→ **Work request**
Check each line of the entries below for the word "sequential", and copy the lines that have it.

++++++++++

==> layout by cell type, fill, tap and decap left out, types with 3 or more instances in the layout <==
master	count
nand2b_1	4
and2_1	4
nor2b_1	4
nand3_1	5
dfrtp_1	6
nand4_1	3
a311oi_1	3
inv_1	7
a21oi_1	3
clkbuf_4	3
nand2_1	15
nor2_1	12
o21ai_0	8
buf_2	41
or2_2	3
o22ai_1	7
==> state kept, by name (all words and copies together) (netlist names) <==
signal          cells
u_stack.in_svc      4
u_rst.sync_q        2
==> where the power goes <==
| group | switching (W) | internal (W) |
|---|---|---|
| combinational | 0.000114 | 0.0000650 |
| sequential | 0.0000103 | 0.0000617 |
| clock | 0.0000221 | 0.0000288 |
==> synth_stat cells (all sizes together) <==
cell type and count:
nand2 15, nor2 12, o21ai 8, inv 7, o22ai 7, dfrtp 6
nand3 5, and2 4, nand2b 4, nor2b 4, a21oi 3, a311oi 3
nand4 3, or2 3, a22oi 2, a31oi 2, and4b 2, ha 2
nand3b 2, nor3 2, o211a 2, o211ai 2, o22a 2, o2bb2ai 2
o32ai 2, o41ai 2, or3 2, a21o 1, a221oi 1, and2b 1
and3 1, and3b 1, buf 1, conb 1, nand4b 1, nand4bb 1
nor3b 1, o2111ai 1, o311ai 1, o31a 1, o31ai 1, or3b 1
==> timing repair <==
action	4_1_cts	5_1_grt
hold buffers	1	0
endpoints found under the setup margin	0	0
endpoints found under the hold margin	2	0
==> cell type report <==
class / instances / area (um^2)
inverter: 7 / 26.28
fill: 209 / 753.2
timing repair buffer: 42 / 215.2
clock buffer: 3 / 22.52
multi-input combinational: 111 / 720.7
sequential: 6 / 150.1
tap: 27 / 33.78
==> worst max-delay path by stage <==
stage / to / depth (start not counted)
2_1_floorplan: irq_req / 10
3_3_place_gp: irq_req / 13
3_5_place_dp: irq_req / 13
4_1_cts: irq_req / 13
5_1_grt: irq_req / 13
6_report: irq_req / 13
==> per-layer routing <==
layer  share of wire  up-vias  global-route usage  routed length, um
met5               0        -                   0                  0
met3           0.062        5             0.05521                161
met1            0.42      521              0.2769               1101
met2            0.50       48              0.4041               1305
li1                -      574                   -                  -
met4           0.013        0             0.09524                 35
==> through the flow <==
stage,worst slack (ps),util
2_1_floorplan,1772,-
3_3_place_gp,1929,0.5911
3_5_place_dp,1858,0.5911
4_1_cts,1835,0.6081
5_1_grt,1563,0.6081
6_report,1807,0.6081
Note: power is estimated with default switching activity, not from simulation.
`config.mk`:
```
export PLATFORM = sky130hd
export DESIGN_NAME = pps_reg_seq
export DESIGN_NICKNAME = d
export VERILOG_FILES = /design/src/rtl/pps_pkg.sv /design/src/rtl/pps_step_rom.sv /design/src/rtl/pps_hold_timer.sv /design/src/rtl/pps_rd_capture.sv /design/src/rtl/pps_reg_seq.sv
export SDC_FILE = /design/constraint.sdc
export NUM_CORES = 1
export LEC_CHECK = 0
export BUFFER_PORTS_ARGS = -buffer_cell sky130_fd_sc_hd__buf_2
export CELL_PAD_IN_SITES_DETAIL_PLACEMENT = 0
export CELL_PAD_IN_SITES_GLOBAL_PLACEMENT = 2
export CORE_MARGIN = 10
export CORE_UTILIZATION = 38
export CTS_CLUSTER_SIZE = 16
export DETAILED_ROUTE_END_ITERATION = 12
export PLACE_DENSITY_LB_ADDON = 0.1
export SYNTH_ARGS = -nofsm -noshare
export SYNTH_HDL_FRONTEND = slang
export SYNTH_SLANG_ARGS = --single-unit
```
`constraint.sdc`:
```
create_clock -name clk -period 10.5 [get_ports clk]
set_input_delay 0.525 -clock clk [delete_from_list [all_inputs] [get_ports clk]]
set_output_delay 0.525 -clock clk [all_outputs]
set_load 0.01 [all_outputs]
```
## config.mk

```make
export PLATFORM = sky130hd
export DESIGN_NAME = cond_set_unit
export DESIGN_NICKNAME = d
export VERILOG_FILES = /design/src/rtl/ccset_pkg.sv /design/src/rtl/cc_decode.sv /design/src/rtl/cc_eval.sv /design/src/rtl/scc_cost.sv /design/src/rtl/cond_set_unit.sv
export SDC_FILE = /design/constraint.sdc
export NUM_CORES = 1
export LEC_CHECK = 0
export CELL_PAD_IN_SITES_DETAIL_PLACEMENT = 0
export CELL_PAD_IN_SITES_GLOBAL_PLACEMENT = 1
export CORE_ASPECT_RATIO = 1.1
export CORE_UTILIZATION = 21
export CTS_BUF_LIST = sky130_fd_sc_hd__clkbuf_8
export DETAILED_ROUTE_END_ITERATION = 12
export PLACE_DENSITY_LB_ADDON = 0.1
export SLEW_MARGIN = 30
export SYNTH_ARGS = -nofsm -noshare
export SYNTH_HDL_FRONTEND = slang
export SYNTH_SLANG_ARGS = --single-unit
export TNS_END_PERCENT = 5
```

## constraint.sdc

```tcl
create_clock -name clk -period 1.6 [get_ports clk]
set_input_delay 0.24 -clock clk [delete_from_list [all_inputs] [get_ports clk]]
set_output_delay 0.24 -clock clk [all_outputs]
set_load 0.02 [all_outputs]
```

## src/rtl/ccset_pkg.sv

```systemverilog
package ccset_pkg;
  typedef struct packed {
    logic n;
    logic z;
    logic v;
    logic c;
  } ccflags_t;

  typedef enum logic [1:0] {
    DST_REG  = 2'd0,
    DST_MEM  = 2'd1,
    DST_LOOP = 2'd2
  } dst_kind_e;

  localparam int CC_W   = 4;
  localparam int MODE_W = 3;
endpackage

```

## src/rtl/cc_decode.sv

```systemverilog
module cc_decode
  import ccset_pkg::*;
#(
  parameter int OPC_W   = 16,
  parameter int CC_LSB  = 8,
  parameter int MD_LSB  = 3
) (
  input  logic [OPC_W-1:0] opcode,
  output logic [CC_W-1:0]  cond,
  output dst_kind_e        kind
);
  logic [MODE_W-1:0] mode;

  assign cond = opcode[CC_LSB +: CC_W];
  assign mode = opcode[MD_LSB +: MODE_W];

  always_comb begin
    unique case (mode)
      3'b000:  kind = DST_REG;
      3'b001:  kind = DST_LOOP;
      default: kind = DST_MEM;
    endcase
  end
endmodule

```

## src/rtl/cc_eval.sv

```systemverilog
module cc_eval
  import ccset_pkg::*;
(
  input  logic [CC_W-1:0] code,
  input  ccflags_t        fl,
  input  logic            inv,
  output logic            hit
);
  localparam int PAIRS = 1 << (CC_W - 1);

  // Each even code has a base term and the following odd code is its complement.
  logic [PAIRS-1:0] base;

  for (genvar p = 0; p < PAIRS; p++) begin : g_pair
    if (p == 0) begin : g_true
      assign base[p] = 1'b1;
    end else if (p == 1) begin : g_hi
      assign base[p] = ~fl.c & ~fl.z;
    end else if (p == 2) begin : g_cc
      assign base[p] = ~fl.c;
    end else if (p == 3) begin : g_ne
      assign base[p] = ~fl.z;
    end else if (p == 4) begin : g_vc
      assign base[p] = ~fl.v;
    end else if (p == 5) begin : g_pl
      assign base[p] = ~fl.n;
    end else if (p == 6) begin : g_ge
      assign base[p] = ~(fl.n ^ fl.v);
    end else begin : g_gt
      assign base[p] = ~fl.z & ~(fl.n ^ fl.v);
    end
  end

  assign hit = base[code[CC_W-1:1]] ^ code[0] ^ inv;

  always_comb begin
    if (!inv && code == '0) assert (hit) else $error("AST_ALWAYS_TRUE");
    if (!inv && code == 4'd1) assert (!hit) else $error("AST_ALWAYS_FALSE");
  end
endmodule

```

## src/rtl/scc_cost.sv

```systemverilog
module scc_cost
  import ccset_pkg::*;
#(
  parameter int COST_W     = 4,
  parameter int COST_MEM   = 8,
  parameter int COST_REG   = 4,
  parameter int COST_EXTRA = 2
) (
  input  dst_kind_e         kind,
  input  logic              hit,
  output logic [COST_W-1:0] cycles
);
  localparam logic [COST_W-1:0] C_MEM = COST_W'(COST_MEM);
  localparam logic [COST_W-1:0] C_REG = COST_W'(COST_REG);
  localparam logic [COST_W-1:0] C_ADD = COST_W'(COST_EXTRA);

  always_comb begin
    unique case (kind)
      DST_REG:  cycles = hit ? C_REG + C_ADD : C_REG;
      DST_MEM:  cycles = C_MEM;
      default:  cycles = '0;
    endcase
  end
endmodule

```

## src/rtl/cond_set_unit.sv

```systemverilog
module cond_set_unit
  import ccset_pkg::*;
#(
  parameter int OPC_W      = 16,
  parameter int DATA_W     = 8,
  parameter int COST_W     = 4,
  parameter int COST_MEM   = 8,
  parameter int COST_REG   = 4,
  parameter int COST_EXTRA = 2
) (
  input  logic              clk,
  input  logic              rst,
  input  logic              in_valid,
  input  logic [OPC_W-1:0]  opcode,
  input  logic [3:0]        flags,
  input  logic              invert,
  output logic              out_valid,
  output logic              cond_true,
  output logic [DATA_W-1:0] res_byte,
  output logic [COST_W-1:0] cost,
  output logic              wr_req
);
  localparam logic [COST_W-1:0] C_TRUE_REG = COST_W'(COST_REG + COST_EXTRA);

  logic [CC_W-1:0]   cond;
  dst_kind_e         kind;
  ccflags_t          fl;
  logic              hit;
  logic [COST_W-1:0] cyc;

  assign fl = ccflags_t'(flags);

  cc_decode #(.OPC_W(OPC_W)) u_dec (
    .opcode (opcode),
    .cond   (cond),
    .kind   (kind)
  );

  cc_eval u_eval (
    .code (cond),
    .fl   (fl),
    .inv  (invert),
    .hit  (hit)
  );

  scc_cost #(
    .COST_W     (COST_W),
    .COST_MEM   (COST_MEM),
    .COST_REG   (COST_REG),
    .COST_EXTRA (COST_EXTRA)
  ) u_cost (
    .kind   (kind),
    .hit    (hit),
    .cycles (cyc)
  );

  always_ff @(posedge clk) begin
    if (rst) begin
      out_valid <= 1'b0;
      cond_true <= 1'b0;
      res_byte  <= '0;
      cost      <= '0;
      wr_req    <= 1'b0;
    end else begin
      out_valid <= in_valid;
      wr_req    <= in_valid && (kind != DST_LOOP);
      if (in_valid) begin
        cond_true <= hit;
        cost      <= cyc;
        res_byte  <= (kind != DST_LOOP && hit) ? '1 : '0;
      end
    end
  end

  AST_BYTE_MATCH: assert property (@(posedge clk) disable iff (rst)
    wr_req |-> (res_byte == (cond_true ? {DATA_W{1'b1}} : {DATA_W{1'b0}})));

  AST_LOOP_NO_WRITE: assert property (@(posedge clk) disable iff (rst)
    ($past(in_valid) && $past(opcode[5:3]) == 3'b001) |-> !wr_req);

  AST_EXTRA_ONLY_TRUE: assert property (@(posedge clk) disable iff (rst)
    (wr_req && cost == C_TRUE_REG) |-> cond_true);

  AST_PULSE_FROM_REQ: assert property (@(posedge clk) disable iff (rst)
    out_valid |-> $past(in_valid));

  AST_WRITE_IS_RESULT: assert property (@(posedge clk) disable iff (rst)
    wr_req |-> out_valid);
endmodule

```

==> out/metrics.cfg, run 1 <==
[layout]
fillers=217
finalInstanceArea_um2=882
multiInputGateArea_um2=267
drive_above_1_share=0.202
seq_area_um2=140
n_antenna_cell=0
syn_to_final_growth_pct=88.5
nets=114

[route]
wl_met3_um=79
routedWlPerCell_um=10.6
firstDrtPassIters=4
wirelength_um=1240
drc=0
wl_met2_um=651
drt-initial-drc-count=3
vias=525
top_layer_used=met4
route.antenna.remaining_nets=0
wl_met1_um=472
via_per_inst=4.49

[synthesis]
ys_async_sr_fraction=0
synthCells=55
yosysMostFrequentCell=buf_4
seq_area_frac_synth=0.299
synthFlopType=dfxtp_1
avgSynthCellArea_um2=8.51
yosys-top-cells-area=dfxtp_1, buf_4, xor2_1
synthDistinctLibCells=25
netlist_area_um2=468
synth_warnings=0
synth_edf_count=0
yosysTopAreaCellShare=0.299
yosys.area.top_type=dfxtp_1
syn_nets=79
synth_common_cells=buf_4, dfxtp_1, nor2_1, nor3_1, xor2_1
ys_ff_latch=7

[clock_network]
cts.sinks=7
cts-root-buf=clkbuf_8
cts_tree=built
hold_buffers=0
cts_max_path_buffers=2
path_clk_slew_ps=40
numCtsBuffers=3
insertion_delay_ps=230
htreeDepth=1

[timing]
setup_viol=0
final_max_slew_viol_count=0
finalCriticalPeriod_ps=1550
period_share=0.968
skew_ps=0
max_freq_mhz=645
final-hold-violation-count=0

[grt]
grt_pass1_vias=435
grt_first_pass_wirelength_um=1780
antenna_found_initial=0
grt-ovfl-total=0
track_usage=0.109
grt_max_degree=10

[setup_path]
crit_type=primary input to flip-flop
crit_required_ps=1700
crit_path_start_kind=primary input
max_stage_delay_ps=430
critPathArrivalTime_ps=1650
cp_slowest_cell=clkdlybuf4s50_1
cp_cell_sequence=clkdlybuf4s50_1 > mux2_4 > a221o_1 > o2111ai_1 > nand3_1
end_kind=flip-flop
path_max_fanout=3

[placement]
place_area_um2=801
io_buffers=28
dpl.hpwl_um=932
gp_congestion=0.655

[floorplanning]
dieArea_mm2=0.00242
row_count=17
initial_utilization=0.227
core_region_area_mm2=0.00206
die_h_um=51.5
io_pins=39
die-width_um=47.0

[flow_run]
drv_cap=0

[pwr]
leakagePower_uw=0.000490
irDropWorstVdd_mv=0.268
totalPowerFinal_uw=662
p_per_area_mw_per_mm2=750

[run_status]
outcome=complete, no violations

[worst_hold_path]
min-delay-path-class=flip-flop to flip-flop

++++++++++

→ **Your response**
| sequential | 0.0000103 | 0.0000617 |
sequential: 6 / 150.1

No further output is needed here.